File: config.mk
export PLATFORM = sky130hd
export DESIGN_NAME = reg_file_scoreboard
export DESIGN_NICKNAME = d
export VERILOG_FILES = /design/src/rtl/reg_file_scoreboard.sv
export SDC_FILE = /design/constraint.sdc
export NUM_CORES = 1
export LEC_CHECK = 0
export ABC_AREA = 0
export CAP_MARGIN = 20
export CORE_ASPECT_RATIO = 0.8
export CORE_UTILIZATION = 54
export DETAILED_ROUTE_END_ITERATION = 12
export GPL_ROUTABILITY_DRIVEN = 0
export MAX_ROUTING_LAYER = met4
export PLACE_DENSITY = 0.83
export SLEW_MARGIN = 30
export SYNTH_ARGS = -nofsm -noshare
export SYNTH_HDL_FRONTEND = slang
export SYNTH_SLANG_ARGS = --single-unit
File: constraint.sdc
create_clock -name clk -period 4.4 [get_ports clk]
set_clock_uncertainty 0.1 [all_clocks]
set_input_delay 1.32 -clock clk [delete_from_list [all_inputs] [get_ports clk]]
set_output_delay 1.32 -clock clk [all_outputs]
set_load 0.01 [all_outputs]
File: src/rtl/reg_file_scoreboard.sv
// Parametrised register file with optional write-to-read bypass, optional
// hardwired-zero register, and per-register pending bits for RAW hazard detection.
module reg_file_scoreboard #(
  parameter int DATA_WIDTH = 16,
  parameter int ADDR_WIDTH = 2,
  parameter int BYPASS     = 1,
  parameter int ZERO_REG   = 0
) (
  input  logic                  clk,
  input  logic                  reset,
  input  logic [ADDR_WIDTH-1:0] read1,
  input  logic [ADDR_WIDTH-1:0] read2,
  output logic [DATA_WIDTH-1:0] read_out1,
  output logic [DATA_WIDTH-1:0] read_out2,
  input  logic [ADDR_WIDTH-1:0] write_reg,
  input  logic [DATA_WIDTH-1:0] write_data,
  input  logic                  reg_write,
  input  logic                  rsv_valid,
  input  logic [ADDR_WIDTH-1:0] rsv_reg,
  output logic                  hazard1,
  output logic                  hazard2,
  output logic [ADDR_WIDTH:0]   pending_count
);

  localparam int NUM_REGS = 2 ** ADDR_WIDTH;

  logic [DATA_WIDTH-1:0] r_regs [NUM_REGS];
  logic [NUM_REGS-1:0]   r_pending;
  logic [ADDR_WIDTH:0]   r_count;

  logic                  w_wr_en;
  logic                  w_rsv_en;
  logic                  w_byp1;
  logic                  w_byp2;
  logic [NUM_REGS-1:0]   w_pend_next;
  logic [ADDR_WIDTH:0]   w_count_next;

  // Register 0 swallows writes and reservations when hardwired to zero.
  assign w_wr_en  = reg_write && !(ZERO_REG != 0 && write_reg == '0);
  assign w_rsv_en = rsv_valid && !(ZERO_REG != 0 && rsv_reg == '0);

  assign w_byp1 = (BYPASS != 0) && reg_write && (write_reg == read1);
  assign w_byp2 = (BYPASS != 0) && reg_write && (write_reg == read2);

  always_comb begin
    read_out1 = r_regs[read1];
    if (w_byp1 && w_wr_en) read_out1 = write_data;
    if (ZERO_REG != 0 && read1 == '0) read_out1 = '0;
  end

  always_comb begin
    read_out2 = r_regs[read2];
    if (w_byp2 && w_wr_en) read_out2 = write_data;
    if (ZERO_REG != 0 && read2 == '0) read_out2 = '0;
  end

  assign hazard1 = r_pending[read1] && !w_byp1;
  assign hazard2 = r_pending[read2] && !w_byp2;

  // Set is applied after clear so a new producer issuing as the old one retires stays pending.
  always_comb begin
    w_pend_next = r_pending;
    if (reg_write) w_pend_next[write_reg] = 1'b0;
    if (w_rsv_en)  w_pend_next[rsv_reg]   = 1'b1;
    w_count_next = ($bits(w_count_next))'($countones(w_pend_next));
  end

  always_ff @(posedge clk) begin
    if (reset) begin
      r_regs    <= '{default: '0};
      r_pending <= '0;
      r_count   <= '0;
    end else begin
      if (w_wr_en) r_regs[write_reg] <= write_data;
      r_pending <= w_pend_next;
      r_count   <= w_count_next;
    end
  end

  assign pending_count = r_count;

endmodule
Word-level counts from Yosys, hierarchy flattened
Index checks and enable logic that the tools add are counted.
{ "word_totals": {"register_bits": 71, "output_inout_bits": 37, "elab_cells": 59} }
{ "op_classes": {"add_sub_neg": 3, "order_cmp": 10, "n_eq_ne": 2, "muxes": 21, "bitwise_logic": 6, "reduce_logical": 11} }
{ "op_table": {"columns": ["op", "n"], "rows": [
  ["$mux 16", 7],
  ["$bmux 16 s2", 2],
  ["$bwmux 64", 1],
  ["$demux 16 s2", 1],
  ["$lt 2x3->1 const B", 4],
  ["$ge 3x3->1 const B", 3],
  ["$logic_and 1x1->1", 9],
  ["$not 2->3", 3],
  ["$mux 4", 2],
  ["$add 1x1->2", 2],
  ["$and 4x4->4", 1],
  ["$bmux 1 s2", 2],
  ["$demux 1 s2", 2],
  ["$eq 2x2->1", 2],
  ["$ge 2x1->1 const B", 2],
  ["$mux 1", 4],
  ["$not 4->4", 1],
  ["$or 4x4->4", 1],
  ["$add 2x2->3", 1],
  ["$lt 3x1->1 const B", 1],
  ["$logic_not 1->1", 2]
]} }

Depth between registers and ports, before layout
Gate-level depths: netlist of the first run.
{ "logic_depth": {"ltp_word": 11, "depth_mapped": 9, "depth_no_buf": 7} }

Worst setup path after synthesis of the first run
OpenSTA, ideal clock, no wires.
{ "synth_path": {"path_type": "input -> output", "from": "input port read1[0]", "to": "output port read_out1[10]", "arrival_time_ps": 2345, "path_slack_ps": 635, "path_stages": 4, "n_path_buf": 2, "cell_sequence": "buf_6 buf_8 mux4_2 mux2_4"} }
{ "synth_via": {"elab_chain_cells": 5} }
{ "synth_lines": {"columns": ["element", "line", "text"], "rows": [
  ["from (decl)", "11", "input logic [ADDR_WIDTH-1:0] read1,"],
  ["$not 2->3 (not written as such)", "46", "read_out1 = r_regs[read1];"],
  ["$bmux 16 s2", "46", null],
  ["$mux 16 (not written as such) (2 in series)", "46", null],
  ["$mux 16 *", "47", "if (w_byp1 && w_wr_en) read_out1 = write_data;"],
  ["to (decl)", "13", "output logic [DATA_WIDTH-1:0] read_out1,"]
]} }
Mark *: on every way between the ends. The rest lies on a longest branch, timed or not. The select of a mux whose other input is x is not followed.

Worst setup path in the final report of the first run
{ "layout_path": {"from": "input port read2[0]", "to": "output port read_out2[15]"} }
{ "layout_via": {"elab_chain_cells": 5} }
{ "layout_lines": {"columns": ["element", "line", "text"], "rows": [
  ["from (decl)", "12", "input logic [ADDR_WIDTH-1:0] read2,"],
  ["$not 2->3 (not written as such)", "52", "read_out2 = r_regs[read2];"],
  ["$bmux 16 s2", "52", null],
  ["$mux 16 (not written as such) (2 in series)", "52", null],
  ["$mux 16 *", "53", "if (w_byp2 && w_wr_en) read_out2 = write_data;"],
  ["to (decl)", "14", "output logic [DATA_WIDTH-1:0] read_out2,"]
]} }
Marked as above.

==> results.md, run 1 <==
* Run status: finished, violations left
* Violated checks: design-rule violations
* WS Path Type: in2out
* Maximum achievable frequency at 230 MHz
* Required @ worst endpoint at about 3000 ps
* Minimum period implied by the final worst setup slack at roughly 4300 ps
* Max-cap violations at 0
* Final Setup Violations at 0
* Detail-routed net length per standard cell at about 19 um
* Top fanout value on the critical path at 8
* Fraction of final layout cells sized beyond drive strength 1 at 0.213
* RSZ-0062 raised after global routing: false
* Areal power density over the cells at ~290 nW/um^2
* Number of buffers inserted during clock tree synthesis at 9
* CTS tree: built
* Min-delay src: r_regs[4]
* Total routed wirelength at 10800 um
* Maximum number of pins on one net before global-route repair at 40
* Flop and latch count out of synthesis at between 70 and 80
* Number of global-route vias before repair at 3333
* Worst slew margin relative to its limit at 0.483
* Worst skew pair latency at 340 ps
* Core ar. at 7030 um^2
* Clock tree root driver cell: clkbuf_8
* Number of nets still failing antenna checks after routing at 0
* Post-synth EDFFs at 0
* R2r worst-path depth at 6
* Number of clock sinks at 71
* Hold depth at 2
* Critical Path, Cell by Cell: clkdlybuf4s15_2 > buf_12 > mux4_1 > mux2_2 > dlygate4sd2_1
* Synth Area per Inst at 10.1 um^2
* Worst reg2reg startpoint: r_pending[0]
* Actual slew at the worst max-slew pin at 775 ps
* Initial standard-cell utilization of the core at 0.568
* Post-synthesis instance total at 397
* Endpoint, Worst Hold: r_regs[4]
* Vias after detailed routing at 3474
* Area of the mapped netlist at approximately 4000 um^2
* Detailed router's first-iteration violation count at 263
* Number of warnings reported in the yosys synthesis log at 0
* R2r setup slk at 2530 ps
* Number of distinct library cells after synthesis at 30
* Pleak at 2.23 nW
* Worst min-delay path category: reg2reg
* Largest stage delay on the critical path at 560 ps
* Setup crit end kind: output port
* Die outline height at just under 80 um
* Proportion of synthesized flip-flops having asynchronous set or reset at 0
* Setup_tns at 0 ps
* Post-place instance area at 4760 um^2
* Share of the clock period used by the worst path at 0.986
* Met2 usage in global routing at 0.505
* Worst setup slack after placement at -382 ps
* Max Slew Vio Count at 0
* Count of buffers inserted at the top-level ports at 64
* Overall fraction of global-route tracks in use at 0.300
* Reg2reg end: pending_count[1]
* Net count after synthesis at about 430
* Launching element type of the critical path: input pin
* Die footprint at between 7000 and 8000 um^2
* Worst IR drop on VDD at about 0.00020 V
* First-pass detailed-route iteration total at 10
* Total congestion overflow after global routing at 0
* Sequential element share of the synthesized area at 0.356
* Met1 usage in global routing at 0.360
* Initial antenna violation count at 0
* Row count at 27
* Die Width at slightly below 100 um
* Global-route layer with the greatest usage: met2
* Ant diodes at 0
* First-pass GRT wire length at 17000 um
* Clock H-tree levels at 3
* Critical path's slowest cell: mux4_1
* Avg Vias per Cell at 6.14
* Clock-pin slew reported for the worst setup and hold paths after clock tree synthesis at approximately 70 ps
* Post-DP HPWL at 6670 um
* PnR worst setup slack at 59.6 ps
* Layout area overhead at 28.9%
* Remaining routing DRC violations at 5
* NumNets Final at 506
* Number of hold violations in the final report at 0
* Boundary Pins at 65
* Flip-flop cell with the highest count after synthesis: dfxtp_1
* Arrival time reported for the critical path endpoint at ~2900 ps
* Max Root-Sink Buffers at 2
* Final std cell area, no fill at 5140 um^2
* Met3 global-route usage at 0.0695
[through the flow]
stage	util	instances	hold slack [ps]	total power [mW]
6_report	0.732	566	369	1.52
5_1_grt	0.732	566	387	1.57
4_1_cts	0.732	566	369	1.51
3_5_place_dp	0.677	536	359	0.987
3_3_place_gp	0.677	536	345	0.978
2_1_floorplan	-	397	340	0.858
[layout by cell type (no fill, tap or decap), types with 2 or more instances in the layout]
cell	n
nor2b_1	5
buf_12	7
clkdlybuf4s15_2	3
and2_1	2
dlygate4sd2_1	33
xnor2_4	2
nand3_2	2
nand2_1	129
and3b_1	2
mux2_2	14
mux4_2	10
nand3b_1	2
mux4_1	24
o2bb2ai_1	2
nor2_1	2
clkdlybuf4s15_1	3
clkdlybuf4s50_1	24
buf_16	2
buf_4	24
ha_1	2
buf_8	2
a21oi_1	64
a2bb2oi_1	2
dfxtp_1	71
clkbuf_8	11
inv_1	3
mux2_4	18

:::::

What you are asked to do: Every line of the entries above that holds "period" should be copied out.

Result of this task:
create_clock -name clk -period 4.4 [get_ports clk]
* Minimum period implied by the final worst setup slack at roughly 4300 ps
* Share of the clock period used by the worst path at 0.986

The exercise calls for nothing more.